• Work request
Report back every line in the data that includes the string "just".

Collected data entries
This is an optimization exercise on Yosys and OpenROAD, whose aim is small area and a short achievable clock period, not a production implementation.
RTL that was checked went through simulation tests only; none was proved equivalent to the original.
Function not checked in run 3: the RTL went through the layout flow alone.
Power figures rest on the tool's default switching activity, not on a simulated workload.

$ cat flow/config.mk
export PLATFORM = sky130hd
export DESIGN_NAME = ALU_TOP
export DESIGN_NICKNAME = ALU_TOP
export VERILOG_FILES = /design/flow/design.v
export SDC_FILE = /design/flow/constraint.sdc
export NUM_CORES = 4
export LEC_CHECK = 0
export CAP_MARGIN = 20
export CORE_MARGIN = 2
export CORE_UTILIZATION = 40
export SETUP_SLACK_MARGIN = 5
export SLEW_MARGIN = 20
$ cat flow/constraint.sdc
create_clock -name core_clock -period 32.0 [get_ports {clk}]
set_input_delay 6.4000 -clock core_clock [delete_from_list [all_inputs] [get_ports {clk}]]
set_output_delay 6.4000 -clock core_clock [all_outputs]
set_load 0.01 [all_outputs]
$ cat flow/design.v
module Decoder(
input       wire    [3:0]     ALU_FUN,
input       wire              VLD,
output      wire              Arith_EN,Logic_EN,CMP_EN,Shift_EN
);
assign Arith_EN = VLD & (ALU_FUN[3:2] == 2'b00);
assign Logic_EN = VLD & (ALU_FUN[3:2] == 2'b01);
assign CMP_EN   = VLD & (ALU_FUN[3:2] == 2'b10);
assign Shift_EN = VLD & (ALU_FUN[3:2] == 2'b11);
endmodule
module Arithmetic_Unit #(parameter W = 16, parameter TOPO = 0) (
input    wire     [W-1:0]   X,Y,
input    wire               CI,
output   wire     [W-1:0]   S,
output   wire               CO,
output   wire               PP
);
localparam L = (W <= 2) ? 1 : (W <= 4) ? 2 : (W <= 8) ? 3 : 4;
wire [W-1:0] p0 = X ^ Y;
wire [W:0]   c;
genvar l, j;
generate
if (TOPO == 3) begin : g_plain
  assign {c[W], S} = {1'b0, X} + {1'b0, Y} + {{W{1'b0}}, CI};
end else if (TOPO == 2) begin : g_bk
  wire [W-1:0] g [0:2*L];
  wire [W-1:0] p [0:2*L];
  assign g[0] = (X & Y) | {{(W-1){1'b0}}, p0[0] & CI};
  assign p[0] = p0;
  for (l = 0; l < L; l = l + 1) begin : g_up
    for (j = 0; j < W; j = j + 1) begin : g_bit
      if (((j + 1) % (1 << (l + 1))) == 0) begin : g_op
        assign g[l+1][j] = g[l][j] | (p[l][j] & g[l][j - (1 << l)]);
        assign p[l+1][j] = p[l][j] & p[l][j - (1 << l)];
      end else begin : g_cp
        assign g[l+1][j] = g[l][j];
        assign p[l+1][j] = p[l][j];
      end
    end
  end
  for (l = L - 1; l >= 0; l = l - 1) begin : g_dn
    for (j = 0; j < W; j = j + 1) begin : g_bit
      if ((((j + 1) % (1 << (l + 1))) == (1 << l)) && (j >= (1 << (l + 1)))) begin : g_op
        assign g[2*L-l][j] = g[2*L-l-1][j] | (p[2*L-l-1][j] & g[2*L-l-1][j - (1 << l)]);
        assign p[2*L-l][j] = p[2*L-l-1][j] & p[2*L-l-1][j - (1 << l)];
      end else begin : g_cp
        assign g[2*L-l][j] = g[2*L-l-1][j];
        assign p[2*L-l][j] = p[2*L-l-1][j];
      end
    end
  end
  assign c = {g[2*L], CI};
end else begin : g_pp
  wire [W-1:0] g [0:L];
  wire [W-1:0] p [0:L];
  assign g[0] = (X & Y) | {{(W-1){1'b0}}, p0[0] & CI};
  assign p[0] = p0;
  for (l = 0; l < L; l = l + 1) begin : g_lvl
    for (j = 0; j < W; j = j + 1) begin : g_bit
      if (TOPO == 1) begin : g_ks
        if (j >= (1 << l)) begin : g_op
          assign g[l+1][j] = g[l][j] | (p[l][j] & g[l][j - (1 << l)]);
          assign p[l+1][j] = p[l][j] & p[l][j - (1 << l)];
        end else begin : g_cp
          assign g[l+1][j] = g[l][j];
          assign p[l+1][j] = p[l][j];
        end
      end else begin : g_sk
        if ((j >> l) & 1) begin : g_op
          assign g[l+1][j] = g[l][j] | (p[l][j] & g[l][((j >> l) << l) - 1]);
          assign p[l+1][j] = p[l][j] & p[l][((j >> l) << l) - 1];
        end else begin : g_cp
          assign g[l+1][j] = g[l][j];
          assign p[l+1][j] = p[l][j];
        end
      end
    end
  end
  assign c = {g[L], CI};
end
endgenerate
generate
if (TOPO != 3) begin : g_sum
  assign S = p0 ^ c[W-1:0];
end
endgenerate
assign CO = c[W];
assign PP = &p0;
endmodule
module Logic_Unit(
input    wire     [15:0]    A,NB,
input    wire     [1:0]     FUN,
input    wire               Logic_EN,
output   wire     [15:0]    Logic_OUT,
output   wire               Logic_Flag
);
wire [15:0] B = ~NB;
wire [15:0] r = FUN[0] ? (A | B) : (A & B);
assign Logic_OUT  = {16{Logic_EN}} & (r ^ {16{FUN[1]}});
assign Logic_Flag = Logic_EN;
endmodule
module CMP_Unit(
input    wire                GE,
input    wire                EQ,
input    wire     [1:0]      FUN,
input    wire                CMP_EN,
output   wire     [15:0]     CMP_OUT,
output   wire                CMP_Flag
);
wire eq = EQ;
reg  r;
always @(*)
begin
  case (FUN)
    2'b00: r = 1'b0;
    2'b01: r = eq;
    2'b10: r = GE & ~eq;
    2'b11: r = ~GE;
  endcase
end
assign CMP_OUT  = {15'b0, CMP_EN & r};
assign CMP_Flag = CMP_EN;
endmodule
module Shift_Unit(
input    wire     [15:0]     A,NB,
input    wire     [1:0]      FUN,
input    wire                Shift_EN,
output   wire     [15:0]     Shift_OUT,
output   wire                Shift_Flag
);
wire [15:0] v = FUN[1] ? ~NB : A;
assign Shift_OUT  = {16{Shift_EN}} & (FUN[0] ? {v[14:0], 1'b0} : {1'b0, v[15:1]});
assign Shift_Flag = Shift_EN;
endmodule
module ALU_TOP(
input    wire     [15:0]     A,B,
input    wire     [3:0]      ALU_FUN,
input    wire                clk,
input    wire                RST,
output   wire      [15:0]    Arith_OUT,Logic_OUT,CMP_OUT,Shift_OUT,
output   wire                Carry_OUT,
output   wire                Arith_Flag,Logic_Flag,CMP_Flag,Shift_Flag
);
localparam M = 7;       
localparam TOPO = 0;    
wire is_mul = (ALU_FUN == 4'b0010);
wire is_div = (ALU_FUN == 4'b0011);
wire is_add = (ALU_FUN == 4'b0000);
wire is_sub = (ALU_FUN == 4'b0001);
wire [15:0] x_in [16:M];
assign x_in[16] = is_mul ? 16'b0 : A;
wire [15:M] q_hi;
genvar i;
generate
for (i = 15; i >= M; i = i - 1) begin : g_row_in
  wire [15-i:0] y = is_mul ? (A[15-i:0] & {(16-i){B[i]}}) : ~B[15-i:0];
  wire          bz = ~|B[15:16-i];
  wire          cout;
  wire [15-i:0] s;
  Arithmetic_Unit #(.W(16-i), .TOPO(TOPO)) U_row (.X(x_in[i+1][15:i]), .Y(y), .CI(~is_mul), .S(s), .CO(cout), .PP());
  assign q_hi[i] = cout & bz;
  wire take = is_mul | (is_div & q_hi[i]);
  assign x_in[i] = {take ? s : x_in[i+1][15:i], x_in[i+1][i-1:0]};
end
endgenerate
reg [15:0]   X_r, Y_r;
reg [15:M]   Q_r;
reg [M-1:0]  G_r;
reg [3:0]    fun_r;
reg          mul_r, div_r, add_r, as_r, ci_r;
reg          vld_r;
always @(posedge clk or negedge RST)
begin
  if (!RST)
    vld_r <= 1'b0;
  else
    vld_r <= 1'b1;
end
always @(posedge clk)
begin
  X_r   <= x_in[M];
  Y_r   <= is_mul ? A : is_add ? B : ~B;
  Q_r   <= q_hi;
  G_r   <= is_mul ? B[M-1:0] : {M{1'b1}};
  fun_r <= ALU_FUN;
  mul_r <= is_mul;
  div_r <= is_div;
  add_r <= is_add;
  as_r  <= is_add | is_sub;
  ci_r  <= ~is_mul & ~is_add;
end
wire arith_en, logic_en, cmp_en, shift_en;
Decoder U_Decoder (.ALU_FUN(fun_r), .VLD(vld_r),
  .Arith_EN(arith_en), .Logic_EN(logic_en), .CMP_EN(cmp_en), .Shift_EN(shift_en));
wire [15:0] x_out [M:0];
assign x_out[M] = X_r;
wire [M-1:0] q_lo;
wire         co0;
wire         eq0;
generate
for (i = M-1; i >= 0; i = i - 1) begin : g_row_out
  wire [15-i:0] y = Y_r[15-i:0] & {(16-i){G_r[i]}};
  wire          bz;
  if (i == 0) begin : g_bz0
    assign bz = 1'b1;
  end else begin : g_bz
    assign bz = ~|(~Y_r[15:16-i]);
  end
  wire          cout, pp;
  wire [15-i:0] s;
  Arithmetic_Unit #(.W(16-i), .TOPO(TOPO)) U_row (.X(x_out[i+1][15:i]), .Y(y), .CI(ci_r), .S(s), .CO(cout), .PP(pp));
  assign q_lo[i] = cout & bz;
  if (i == 0) begin : g_x0
    wire take = mul_r | as_r;
    assign x_out[i] = take ? s : x_out[i+1];
    assign eq0 = pp;
    assign co0 = cout;
  end else begin : g_x
    wire take = mul_r | (div_r & q_lo[i]);
    assign x_out[i] = {take ? s : x_out[i+1][15:i], x_out[i+1][i-1:0]};
  end
end
endgenerate
wire [15:0] quot = {Q_r, q_lo};
assign Arith_OUT  = {16{arith_en}} & (div_r ? quot : x_out[0]);
assign Carry_OUT  = arith_en & add_r & co0;
assign Arith_Flag = arith_en;
CMP_Unit U_CMP (.GE(co0), .EQ(eq0), .FUN(fun_r[1:0]), .CMP_EN(cmp_en),
  .CMP_OUT(CMP_OUT), .CMP_Flag(CMP_Flag));
Logic_Unit U_logic (.A(X_r), .NB(Y_r), .FUN(fun_r[1:0]), .Logic_EN(logic_en),
  .Logic_OUT(Logic_OUT), .Logic_Flag(Logic_Flag));
Shift_Unit U_Shift (.A(X_r), .NB(Y_r), .FUN(fun_r[1:0]), .Shift_EN(shift_en),
  .Shift_OUT(Shift_OUT), .Shift_Flag(Shift_Flag));
endmodule
$ cat flow/run.sh
#!/bin/bash
# synth_recipe.tcl (not shown) runs the flow's synth.tcl, then flattens the netlist and writes it again
# the make line also repeats each setting of config.mk as NAME=value (left out here)
make -C /OpenROAD-flow-scripts/flow DESIGN_CONFIG=/design/flow/config.mk WORK_HOME=/design/flow/orfs CLKGATE_MAP_FILE= SYNTH_SCRIPT=/design/flow/synth_recipe.tcl finish
==> impl_results.md, run 1 <==
* Initial core utilization at 0.405
* Clock root cell: clkbuf_16
* Worst EP required at about 26000 ps
* Worst vdd ir at ~24 uV
* Syn Inst Count at 1439
* Crit-path max cell delay at around 700 ps
* Die Area at between 20000 and 30000 um^2
* Sequential share of the synthesized area at 0.104
* Post-synth cell types at 93
* Register area at around 1200 um^2
* Mean Syn Cell Area at ~7.8 um^2
* Clock transition at path regs at around 50 ps
* Crit end category: output port
* Number of synthesized flops with an enable pin at 0
* Max-Cap Viols at 0
* Max FO, Critical Path at 21
* #FFs+latches synth at between 50 and 60
* I/O Pins at between 100 and 150
* Share of cells above drive strength 1 at 0.0682
* Tmin final at about 25000 ps
* Placed cells at between 1500 and 2000
* CTS tree: done
* Largest net degree at the start of global routing at between 40 and 50
* Grt ovf at 0
* Status: timing/DRC/antenna clean
* Synth area leaders: fa_1 12%, ha_1 12%, dfxtp_1 10%, and2_1 5.8%, nor2_1 4.3%
* # DRC at 0
* Setup Viol. Count Final at 0
* Pre-antenna DRT Iters at 5
* Leak Pwr at ~0.0056 uW
* Fin nets at roughly 1700
* Max Fclk at around 0.040 GHz
* Pwr Density at slightly above 40 nW/um^2
* P&R area growth vs syn at 12.7%
* Fin Hold WS at about 6200 ps
* Synth top area share at 0.116
* Layout Cells excl Fill at ~1900
* Worst min-delay path class: in -> async
* Post-Syn Area at about 11000 um^2
* Async SR Flop Fraction at 0.0172
* Critical Path AT at 18510 ps
* Post-Route WL at about 37000 um
* RD Place Congestion at between 0.9 and 1
* Vias in the first global route at 10361
* Post-CTS Resized at 0
* Die height at between 150 and 200 um
* Rel. slew slack at 0.299
* CORE AREA at roughly 28000 um^2
* Most used cell, CP: a21o_1
* Worst setup SP type: flip-flop
* Multi-input gate area at approximately 9300 um^2
* DP HPWL at roughly 29000 um
* Fin. max-slew vios at 0
* Die X at approximately 170 um
* Area leader, netlist: fa_1
* Top_reg_cell synth: dfxtp_1
* Worst setup margin at around 7100 ps
* Final ANT Viol Nets at 0
* Most frequent cells after synthesis: 129 x nor2_1, 104 x and2_1, 104 x ha_1, 102 x nand2_1, 93 x inv_1
* Antenna violations before repair at 1
* Clock tree sinks at just under 60
* Via density at 5.74
* Crit Path Category: reg -> out
* DR WL/cell at 19.6 um
* Clock buffer depth at 2
* Routed via count at 10690
* Final hold viol count at 0
* CTS Hold Bufs at 0
* Num rows at just over 60
* Cts bufs inserted at 9
* Setup Buffers After CTS at 0
* Initial DRC Count at 897
* Fill cells at 2833
* YS warnings at 18
* First-pass GRT wire length at a little under 60000 um
* I/O Buffers at 91
* CP max stage cell: a311oi_1
* Setup tns final at 0 ps
* Unrepaired setup endpoints after global routing: no
* Top-count cell post-synth: nor2_1
* Worst slew pin tran at ~1100 ps
* Total Routing Usage GR at 0.253
* Setup WS pre-CTS at between 7000 and 8000 ps
* Final worst-path cycle share at 0.778
* H-tree depth at 3
==> metal layers <==
layer	track usage	wire [um]	up-vias
li1	-	-	5131
met1	0.335	16100	5135
met2	0.441	17700	365
met3	0.0228	1970	59
met4	0.0693	822	0
met5	0	0	-
==> registers in the layout, indices dropped and copies added, names as in the netlist <==
register and count:
Q_r 9, div_r 1, ci_r 1, G_r 7, fun_r 4, X_r 16, Y_r 16, mul_r 1
as_r 1, add_r 1, vld_r 1
==> worst paths after layout <==
path	slack, ps	end	cells past startpoint	from
setup / recovery	7090	Arith_OUT[15]	58	ci_r$_DFF_P_
hold / removal	6210	vld_r$_DFF_PN0_	1	RST
max in group asynchronous	25690	vld_r$_DFF_PN0_	1	RST
min in group core_clock	6670	fun_r[2]$_DFF_P_	1	ALU_FUN[2]
==> critical path, delay by kind of cell, from the launching register on <==
| kind | cells | cell delay [ps] |
|---|---|---|
| and+or+nand+nor | 12 | 3560 |
| AOI/OAI and AO/OA | 31 | 9270 |
| muxes | 1 | 540 |
| adders and majority gates | 8 | 2800 |
| buffers and inverters | 5 | 1130 |
| xor gates and xnor gates | 1 | 140 |
| DFF | 1 | 700 |
==> final cells by class <==
cell class | instances | share of cell area
tap | 378 | 0.0375
clock inverter | 5 | 0.00635
sequential | 58 | 0.0926
clock buffer | 10 | 0.0182
multi-input combinational | 1216 | 0.740
timing repair buffer | 99 | 0.0770
inverter | 94 | 0.0280
antenna | 1 | 0.000199
==> where the power goes <==
| group | internal (uW) | switching [uW] | total (uW) |
|---|---|---|---|
| Sequential | 77.3 | 12.9 | 90.2 |
| Clock | 67.4 | 32.5 | 99.9 |
| Combinational | 145 | 186 | 331 |
| Total | 290 | 231 | 521 |
==> cells in the final DEF (no fill, tap or decap), types with 21 or more instances in the layout <==
cell | Yosys | final
nor2_1 | 129 | 128
and2_1 | 104 | 104
ha_1 | 104 | 104
nand2_1 | 102 | 102
inv_1 | 93 | 93
clkdlybuf4s50_1 | 0 | 91
a21oi_1 | 83 | 83
o21ai_0 | 74 | 74
fa_1 | 65 | 65
dfxtp_1 | 57 | 56
a21o_1 | 56 | 56
xnor2_1 | 44 | 44
mux2_2 | 34 | 34
mux2i_1 | 30 | 30
o21a_1 | 28 | 28
nor3_1 | 27 | 26
a211oi_1 | 21 | 21
xor2_1 | 21 | 21
==> per-stage QoR <==
stage                     total power, uW  instance area [um^2]   util
after CTS                             519                 12600  0.456
final                                 521                 12600  0.456
after global placement                411                 12300  0.445
after global routing                  566                 12600  0.456
after detailed placement              417                 12300  0.445
after floorplan                       334                 11200      -
==> kinds of logic (layout without fill, tap and decap cells) <==
kind of cell    count (synthesis)  count (layout)  share of synthesized area
compound gates                404             404                      0.244
mux                            70              70                     0.0711
flops                          58              58                      0.104
other cells                     2              17                   0.000671
fa+ha+maj                     177             177                      0.240
xor+xnor                       65              65                     0.0509
buf+inv                       179             208                     0.0677
simple gates                  484             484                      0.221
==> inputs of run 2 (changes only) <==
==> flow/flow/run.sh (new file) <==
#!/bin/bash
# Standard layout, with timing repair aiming for a larger setup margin.
set -euo pipefail
bash standard.sh SETUP_SLACK_MARGIN=10 finish > flow.log 2>&1
==> flow/standard.sh (new file) <==
#!/bin/bash
# synth_recipe.tcl (not shown) runs the flow's synth.tcl, then flattens the netlist and writes it again
# the make line also repeats each setting of config.mk as NAME=value (left out here)
make -C /OpenROAD-flow-scripts/flow DESIGN_CONFIG=/design/flow/config.mk WORK_HOME=/design/flow/orfs CLKGATE_MAP_FILE= SYNTH_SCRIPT=/design/flow/synth_recipe.tcl "${@:-finish}"
--- a/flow/config.mk
+++ b/flow/config.mk
@@ -8,5 +8,4 @@
 export CAP_MARGIN = 20
 export CORE_MARGIN = 2
 export CORE_UTILIZATION = 40
-export SETUP_SLACK_MARGIN = 5
 export SLEW_MARGIN = 20
removed: flow/run.sh
==> run 2 against run 1 <==
Still clean on timing, DRC and antenna; area after synthesis stayed put; worst hold slack better by 4.8 ps; sequential power hardly changed; via count is 4.9% higher; sequential cell count stayed put; non-clock buffer count is 78 higher.
==> impl_results.md, run 2 <==
* Status: timing/DRC/antenna clean
* Grt ovf at 0 (unchanged)
* Leak Pwr at 0.00616 uW (+10%)
* Syn Inst Count at 1439 (unchanged)
* Crit Path Category: reg -> out
* Antenna diode instance count at 0 (-1)
* Setup crit start: G_r[6]$_SDFF_PN1_
* Num rows at 61 (unchanged)
* Top-count cell post-synth: nor2_1
* DR WL/cell at 20.3 um (+3.2%)
* Unrepaired setup endpoints after global routing: no
* Initial core utilization at 0.405 (unchanged)
* Max Fclk at 0.0466 GHz (+16%)
* Post-Route WL at 39400 um (+7.7%)
* Area leader, netlist: fa_1
* I/O Pins at 107 (unchanged)
* Critical Path AT at 15060 ps (-3450 ps)
* Die X at 171 um (unchanged)
* Clock root cell: clkbuf_16
* Placement Cell Area at 12300 um^2 (about the same)
* Die height at 171 um (unchanged)
* Post-Syn Area at 11200 um^2 (unchanged)
* Pre-antenna DRT Iters at 7 (+2)
* CP top delay family: compound AO/OA/AOI/OAI gates
* Util after Layout at 0.500 (+0.0438)
* Initial DRC Count at 898 (+0.11%)
* DP HPWL at 29800 um (+1.2%)
* Post-synth cell types at 93 (unchanged)
* Antenna violations before repair at 0 (-1)
* H-tree depth at 3 (unchanged)
* Routed via count at 11218 (+4.9%)
* Fin Hold WS at 6220 ps (+4.82 ps)
* Top_reg_cell synth: dfxtp_1
* Max-Cap Viols at 0 (unchanged)
* Async SR Flop Fraction at 0.0172 (unchanged)
* Worst setup SP type: flip-flop
* Vias in the first global route at 10754 (+3.8%)
* Worst vdd ir at 19.7 uV (-18%)
* CTS tree: done
* Cts bufs inserted at 9 (unchanged)
* Pwr Density at 40.7 nW/um^2 (-1.6%)
* Multi-input gate area at 9880 um^2 (+5.8%)
* Leading cell type in the layout, fill and taps excluded: nor2_1
* Clock buffer depth at 2 (unchanged)
* YS warnings at 18 (unchanged)
* Worst EP required at 25600 ps (about the same)
* #FFs+latches synth at 58 (unchanged)
* Total Routing Usage GR at 0.263 (+0.00980)
* First-pass GRT wire length at 59900 um (+3.2%)
* Mean Syn Cell Area at 7.78 um^2 (unchanged)
* CP bufs+invs at 7 (+2)
* Max FO, Critical Path at 13 (-38%)
* CORE AREA at 27600 um^2 (unchanged)
* Most used cell, CP: a21o_1
* Tmin final at 21460 ps (-3440 ps)
* # DRC at 0 (unchanged)
* I/O Buffers at 91 (unchanged)
* Final ANT Viol Nets at 0 (unchanged)
* Largest net degree at the start of global routing at 45 (unchanged)
* Worst min-delay path class: in -> async
* Fin area at 13800 um^2 (+9.6%)
* RD Place Congestion at 0.940 (+4.5%)
* Worst slew pin tran at 1060 ps (+11.8 ps)
* Final worst-path cycle share at 0.671 (-0.108)
* Fin. max-slew vios at 0 (unchanged)
* Sequential share of the synthesized area at 0.104 (unchanged)
* Synth top area share at 0.116 (unchanged)
* Most frequent cells after synthesis: 129 x nor2_1, 104 x and2_1, 104 x ha_1, 102 x nand2_1, 93 x inv_1
* CP max stage cell: clkdlybuf4s50_1
* Setup Viol. Count Final at 0 (unchanged)
* Commonest cells after routing, fill and taps aside: 124 x nor2_1, 104 x ha_1, 102 x and2_1
* Clock transition at path regs at 50 ps (about the same)
* Register area at 1170 um^2 (+0.32%)
* Crit-path max cell delay at 480 ps (-240 ps)
* Die Area at 29300 um^2 (unchanged)
* Largest registers: X_r x16, Y_r x16, Q_r x9
* Share of cells above drive strength 1 at 0.171 (+0.103)
* Synth area leaders: fa_1 12%, ha_1 12%, dfxtp_1 10%, and2_1 5.8%, nor2_1 4.3%
* Fin nets at 1766 (+4.8%)
* Final hold viol count at 0 (unchanged)
* Rel. slew slack at 0.292 (-0.00789)
* Number of synthesized flops with an enable pin at 0 (unchanged)
* Via density at 5.78 (+0.56%)
* P&R area growth vs syn at 23.5%
* Setup tns final at 0 ps (unchanged)
* Clock tree sinks at 58 (unchanged)
* Crit end category: output port
* Fill cells at 2706 (-4.5%)
## run 2: worst paths after layout
kind | to | slack, ps | cells past startpoint
max | Carry_OUT | 10540 | 64
min | vld_r$_DFF_PN0_ | 6220 | 1
max in group asynchronous | vld_r$_DFF_PN0_ | 25680 | 1
min in group core_clock | fun_r[2]$_DFF_P_ | 6280 | 1
## run 2: cell families (layout without fill, tap and decap cells)
family	after synthesis	after routing	share of synthesized area
muxes	70	70	0.0711
other	2	16	0.000671
DFF	58	58	0.104
buffers and inverters	179	287	0.0677
xor gates and xnor gates	65	65	0.0509
adders and majority gates	177	177	0.240
and+or+nand+nor	484	486	0.221
AOI/OAI and AO/OA	404	405	0.244
## run 2: power breakdown
group,internal (uW),switching (uW),total [uW]
Sequential,77.4,13.1,90.5
Clock,72.3,32.1,104
Combinational,162,205,367
## run 2: cell type report
type / instances / area share
clock buffers: 12 / 0.0186
clock inverters: 4 / 0.00534
inverters: 94 / 0.0258
multi-input cells: 1219 / 0.715
flip-flops and latches: 58 / 0.0848
well taps: 378 / 0.0342
repair buffers: 177 / 0.116
## run 2: per-layer routing
metal	share of wire	GRT usage	vias up
li1	-	-	5282
met4	0.033	0.0929	0
met5	0	0	-
met2	0.47	0.436	464
met1	0.44	0.361	5381
met3	0.057	0.0191	91
## run 2: what timing repair did
action | in CTS | in global routing
resized for setup | 84 | 77
cloned | 2 | 3
buffers inserted | 22 | 53
hold buffers | 0 | 0
endpoints found under the setup margin | 28 | 27
pin swaps | 15 | 33
## run 2: through the flow
stage | instances | total power [uW] | setup slack [ps]
after global routing | 1942 | 603 | 9930
after CTS | 1886 | 536 | 10030
final | 1942 | 562 | 10540
after floorplan | 1453 | 334 | 10040
after detailed placement | 1846 | 421 | 6800
after global placement | 1846 | 419 | 6750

• Solution for this exercise
* Clock tree sinks at just under 60
* Num rows at just over 60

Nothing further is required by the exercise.